- _DATA SUPPLIED_:

--- src/sv/rste_pkg.sv ---
// ----------------------------------------------------------------------------
// rste_pkg: shared types and constants of the term evaluator
// Table sizes, request and table codes, result kinds and sequencer states.
// ----------------------------------------------------------------------------
package rste_pkg;

	localparam int MAX_PREPARE = 64;
	localparam int MAX_MAIN    = 256;
	localparam int MAX_STATIC  = 64;
	localparam int MAX_DYNAMIC = 64;

	localparam int WORD_W  = 64;
	localparam int VEC_W   = 256;
	localparam int ROW_W   = 512;
	localparam int LANES   = 8;
	localparam int CNT_W   = 9;
	localparam int CLEAR_ROWS = 256;

	localparam logic [2:0] REQ_WRITE  = 3'd0;
	localparam logic [2:0] REQ_SET    = 3'd1;
	localparam logic [2:0] REQ_CLR    = 3'd2;
	localparam logic [2:0] REQ_MERGE  = 3'd3;
	localparam logic [2:0] REQ_RECALC = 3'd4;

	localparam logic [2:0] SEL_PREPARE = 3'd0;
	localparam logic [2:0] SEL_MAIN    = 3'd1;
	localparam logic [2:0] SEL_STATIC  = 3'd2;
	localparam logic [2:0] SEL_DYNAMIC = 3'd3;
	localparam logic [2:0] SEL_BASE    = 3'd4;

	localparam logic [1:0] KIND_ACK  = 2'd0;
	localparam logic [1:0] KIND_MAIN = 2'd1;
	localparam logic [1:0] KIND_SENS = 2'd2;

	localparam logic [7:0] CFG_PREPARE = 8'd0;
	localparam logic [7:0] CFG_MAIN    = 8'd1;
	localparam logic [7:0] CFG_STATIC  = 8'd2;
	localparam logic [7:0] CFG_DYNAMIC = 8'd3;

	typedef enum logic [2:0] {
		ST_IDLE,
		ST_CLEAR,
		ST_PREP,
		ST_MAIN,
		ST_STAT,
		ST_DYN,
		ST_EMIT
	} state_t;

	function automatic logic [CNT_W-1:0] clamp_count(input logic [CNT_W-1:0] c,
		input logic [CNT_W-1:0] cap);
		return (c > cap) ? cap : c;
	endfunction

endpackage

--- src/sv/rste_match.sv ---
// ----------------------------------------------------------------------------
// rste_match: product term match and accumulate unit
// A term matches when every condition bit is set in the vector; its result
// vector is then ORed into the accumulator.
// ----------------------------------------------------------------------------
module rste_match (
	input  logic                        en,
	input  logic [rste_pkg::VEC_W-1:0]  vec,
	input  logic [rste_pkg::ROW_W-1:0]  row,
	input  logic [rste_pkg::VEC_W-1:0]  acc,
	output logic [rste_pkg::VEC_W-1:0]  acc_nx
);
	logic [rste_pkg::VEC_W-1:0] cond;
	logic [rste_pkg::VEC_W-1:0] res;
	logic                       hit;

	assign cond   = row[rste_pkg::VEC_W-1:0];
	assign res    = row[rste_pkg::ROW_W-1:rste_pkg::VEC_W];
	assign hit    = en && ((cond & ~vec) == '0);
	assign acc_nx = hit ? (acc | res) : acc;

endmodule

--- config.mk ---
export PLATFORM = sky130hd
export DESIGN_NAME = rste_match
export DESIGN_NICKNAME = d
export VERILOG_FILES = /design/src/sv/rste_pkg.sv /design/src/sv/rste_match.sv
export SDC_FILE = /design/constraint.sdc
export NUM_CORES = 1
export LEC_CHECK = 0
export ABC_CLOCK_PERIOD_IN_PS = 2040
export BUFFER_PORTS_ARGS = -buffer_cell sky130_fd_sc_hd__buf_2
export CAP_MARGIN = 25
export CORE_AREA = 2 2 505 507
export DETAILED_ROUTE_END_ITERATION = 8
export DIE_AREA = 0 0 507 509
export PLACE_DENSITY = 0.3
export SLEW_MARGIN = 20
export SYNTH_ARGS = -nofsm -noshare
export SYNTH_HDL_FRONTEND = slang
export SYNTH_SLANG_ARGS = --single-unit
--- constraint.sdc ---
create_clock -name vclk -period 2.04
set_input_delay 0.102 -clock vclk [all_inputs]
set_output_delay 0.102 -clock vclk [all_outputs]
set_load 0.05 [all_outputs]
== After elaboration in Yosys (flattened, before gate mapping) ==
Cells that the tools add are included.
Storage, ports and cells
  bits in registers: 0
  input bits: 1025
  output and inout port bits: 256
  word-level logic and storage cells: 6
Cells by class
  muxes and demuxes: 1
  bitwise logic cells: 3
  reductions and logical operators: 2
Operator list (number)
  256-bit AND: 1
  256-bit zero test: 1
  256-bit 2-to-1 mux: 1
  256-bit inverter: 1
  256-bit OR: 1
  1-bit logical AND: 1

== Logic depth before layout (Yosys ltp) ==
  word-level depth: 5
  gate-level depth with buffers: 8
  mapped depth without buffers: 6

== Least setup slack after synthesis ==
Ideal clock, no wire load.
  path kind: input port to output port
  start point: input port vec[33] (netlist name)
  end point: output port acc_nx[217] (netlist name)
  data arrival time: 1.820 ns
  required time: 1.938 ns
  slack: 0.118 ns
  stages on the path: 8
  path buffers: 2
  cells stage by stage: nand2b_1 > o2111ai_1 > nor4_1 > nand4_1 > nor4_2 > buf_2 > buf_4 > a31o_1
Between the ends
  cells in the longest elaborated chain, start to end: 5
Ends and longest elaborated chain
  start: declaration: RTL line rste_match.sv:8  | input logic [rste_pkg::VEC_W-1:0] vec,
  256-bit inverter: RTL line rste_match.sv:19  | assign hit = en && ((cond & ~vec) == '0);
  256-bit AND: RTL line rste_match.sv:19
  256-bit zero test: RTL line rste_match.sv:19
  1-bit logical AND: RTL line rste_match.sv:19
  256-bit 2-to-1 mux: RTL line rste_match.sv:20  | assign acc_nx = hit ? (acc | res) : acc;
  end: declaration: RTL line rste_match.sv:11  | output logic [rste_pkg::VEC_W-1:0] acc_nx
Every way passes these cells.

== Worst setup path after layout ==
  start point: input port vec[33] (netlist name)
  end point: output port acc_nx[243] (netlist name)
The elaborated chain is that of the path after synthesis.

==> out/summary.txt <==
outcome - finished with violations
violated checks - setup timing
register area share after synthesis - 0%
top-area cell type share of the netlist area - 47.4%
layout cells sized above 1 - 84.4%
Pint - 2.15 mW
endpoints failing setup - 256
Max-cap violations - 0
Mapped Cells - 698
critical path's slowest cell - nor4_4
Critical Path RT - 1.94 ns
Nets - 3,065
RSZ-0062 raised after global routing - yes
Worst VDD drop - 0.0670 mV
total wire length - 226,000 um
die span in y - 509 um
Die Span X - 507 um
total global routing overflow - 0
startpoint type of the worst setup path - input port
crit path time final - 2.64 ns
number of remaining DRC errors - 0
Routed Antenna Nets - 0
most frequent cells in the layout - buf_2 (1,011), a31o_4 (196), buf_12 (177)
Psw - 2.35 mW
Final Cycle Share - 129%
post-place instance area - 0.0179 mm2
Hold Path Sink - acc_nx[113]
vias per cell - 2.68
static leakage - 9.87 nW
placed cells - 5,354
DRT iter0 DRCs - 866
Worst Hold Launch - acc[113]
1st-pass router iterations - 5
commonest non-fill, non-tap cell in the layout - buf_2
crit-path max cell delay - 0.39 ns
Power Dens Cells - 198 mW/mm2
Top Ports - 1,281
peak fanout along the critical path - 7
Seq pwr share - 0%
Post-CTS Hold Fix Bufs - 0
global-route wire length before repair - 253,000 um
Finished Layout Cells - 5,547
WP data arrival - 2.54 ns
Synth warnings - 0
Die Area - 0.258 mm2
Hold WC Path Type - in -> out
core area - 0.253 mm2
worst path cell trace - buf_2 -> nand2b_1 -> o2111ai_1 -> nor4_2 -> buf_4 -> nand4_1 -> nor4_4 -> buf_12 -> buf_12 -> buf_12 -> buf_12 -> buf_16 -> a31o_4 -> buf_12
largest net degree at the start of global routing - 25
CP Capture Type - output port
WS Path Type - in -> out
Setup TNS - -127.79 ns
row count - 185
final hold vios - 0
f_max - 0.379 GHz
sequential cell area - 0 um2
cell with the most instances on the worst path - buf_12
FFs & Latches - 0
Syn Nets - 1,723
hold slack final - 0.513 ns
Clock Power Share - 0%
Core Util, Final - 8.98%
DR vias - 14,900
vias in the first global route - 13,400
pin slew with the least headroom to its limit - 0.549 ns
area grow syn2layout - 386%
Starting Density - 1.85%
Slew headroom - 63.4%
I/O Buffers - 1,281
sw frac - 52.2%
gr usage total - 16.7%
Design Area, Final - 0.0227 mm2
PnR worst setup slack - -0.598 ns
Mapped Area - 0.00468 mm2
Layout clock buffers - 0
initial antenna violation count - 516
Hold Path Stages - 3
routed length per placed instance - 40.8 um
Synth Area per Inst - 6.70 um2
synth top area cells - a31o_2 (47%), inv_1 (13%), nand2b_1 (12%)
area leader, netlist - a31o_2
DP HPWL - 212,000 um
library cells used by synthesis - 16
GPL Wtd Cong - 1.02
Final Max Tran Viols - 0
Comb pwr share - 100.0%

- _EXERCISE PROMPT_: If a line in the entries above includes "length", count it; report the total alone.

- _OUTPUT_: 3